Hello, Monks...
I am writing a small script to hashify an HTML table. The table is large, but completely homogenous (thank goodness). So, without further ado, I give you the html:
<tr><td><b><a
href=i386/zh-xcin-2.3.04.tgz-long.html>zh-xcin-2.3.04.tgz</a></b></td>
+<td>   
<i>chinese input utility for X
</i></td><td>[ <a href=ftp://ftp.openbsd.org/pub/OpenBSD/2.8/packages/
+i386/zh-xcin-2.3.04.tgz>FTP Site
1</a> ]</td><td>
[ <a href=ftp://ftp1.usa.openbsd.org/pub/OpenBSD/2.8/packages/i386/zh-
+xcin-2.3.04.tgz>FTP Site 2</a> ]</td></tr>
So, for simplicity I zapped the /n/r that was lurking in there and have something thats a big brick of html (which I will spare all of you, nobody ever said html was pretty).
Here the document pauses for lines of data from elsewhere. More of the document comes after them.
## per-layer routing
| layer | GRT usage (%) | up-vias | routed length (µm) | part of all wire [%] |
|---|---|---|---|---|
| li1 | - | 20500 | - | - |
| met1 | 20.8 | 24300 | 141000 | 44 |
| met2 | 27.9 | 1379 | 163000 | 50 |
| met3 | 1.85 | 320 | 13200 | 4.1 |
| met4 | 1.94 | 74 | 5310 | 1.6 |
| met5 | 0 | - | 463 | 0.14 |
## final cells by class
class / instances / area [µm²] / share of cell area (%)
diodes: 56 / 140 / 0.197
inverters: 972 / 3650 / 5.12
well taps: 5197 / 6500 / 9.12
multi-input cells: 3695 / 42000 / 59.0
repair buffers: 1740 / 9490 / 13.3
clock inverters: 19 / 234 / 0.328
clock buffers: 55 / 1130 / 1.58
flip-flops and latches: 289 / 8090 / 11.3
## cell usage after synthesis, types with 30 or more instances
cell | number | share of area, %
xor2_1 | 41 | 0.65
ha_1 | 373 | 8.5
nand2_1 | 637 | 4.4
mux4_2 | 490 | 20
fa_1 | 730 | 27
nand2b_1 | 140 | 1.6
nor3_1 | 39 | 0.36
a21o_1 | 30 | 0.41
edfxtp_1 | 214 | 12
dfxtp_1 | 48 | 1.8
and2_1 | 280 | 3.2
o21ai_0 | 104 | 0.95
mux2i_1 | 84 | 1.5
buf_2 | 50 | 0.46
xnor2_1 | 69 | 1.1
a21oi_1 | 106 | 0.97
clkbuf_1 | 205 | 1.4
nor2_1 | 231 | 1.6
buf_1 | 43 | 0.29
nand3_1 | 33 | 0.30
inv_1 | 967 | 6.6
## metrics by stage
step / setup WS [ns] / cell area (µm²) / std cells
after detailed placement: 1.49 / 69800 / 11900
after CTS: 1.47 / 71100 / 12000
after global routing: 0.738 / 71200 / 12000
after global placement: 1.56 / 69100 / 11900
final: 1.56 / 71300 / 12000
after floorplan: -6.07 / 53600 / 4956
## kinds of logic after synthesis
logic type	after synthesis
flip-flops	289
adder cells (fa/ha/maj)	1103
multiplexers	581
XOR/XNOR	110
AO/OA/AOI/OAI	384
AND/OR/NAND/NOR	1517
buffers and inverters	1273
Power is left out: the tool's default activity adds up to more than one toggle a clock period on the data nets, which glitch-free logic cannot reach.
[src/sv/plel_mem.sv]
// Entry memory of the positional list engine: one write port, one read port.
// Read data is registered, so it appears in the cycle after the address. Uses plel_pkg.
module plel_mem
	import plel_pkg::*;
#(
	parameter int DEPTH = 64,
	parameter int AW    = 6
) (
	input  logic          clk,
	input  logic          wr_en,
	input  logic [AW-1:0] wr_addr,
	input  value_t        wr_data,
	input  logic [AW-1:0] rd_addr,
	output value_t        rd_data
);

	value_t mem [DEPTH];
	value_t rd_data_q;

	always_ff @(posedge clk) begin
		if (wr_en) begin
			mem[wr_addr] <= wr_data;
		end
		rd_data_q <= mem[rd_addr];
	end

	assign rd_data = rd_data_q;

endmodule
So I have the following code:
my @fields = split '<tr><td><b>', $input;
foreach my $field (@fields) {
# what i really wanted to do was...
# (undef, $names{$1}) =~ m// but that didnt work either
# so I added the $foo and $bar.
my ($foo, $bar) = $field =~
m!^<a href=.*>(.*)</a></b></td><td> {3}<i>(.*)</i>.*$!x;
$names{$foo} = $bar;
print "$foo == $bar\n";
}
If i print $field I do get my html, so I know $field is okay... I think the problem is the regex. In fact, im 90% sure its the regex. But where is it wrong given the data? It looks fine to me.
Thanks
brother dep.
--
transcending "coolness" is what makes us cool.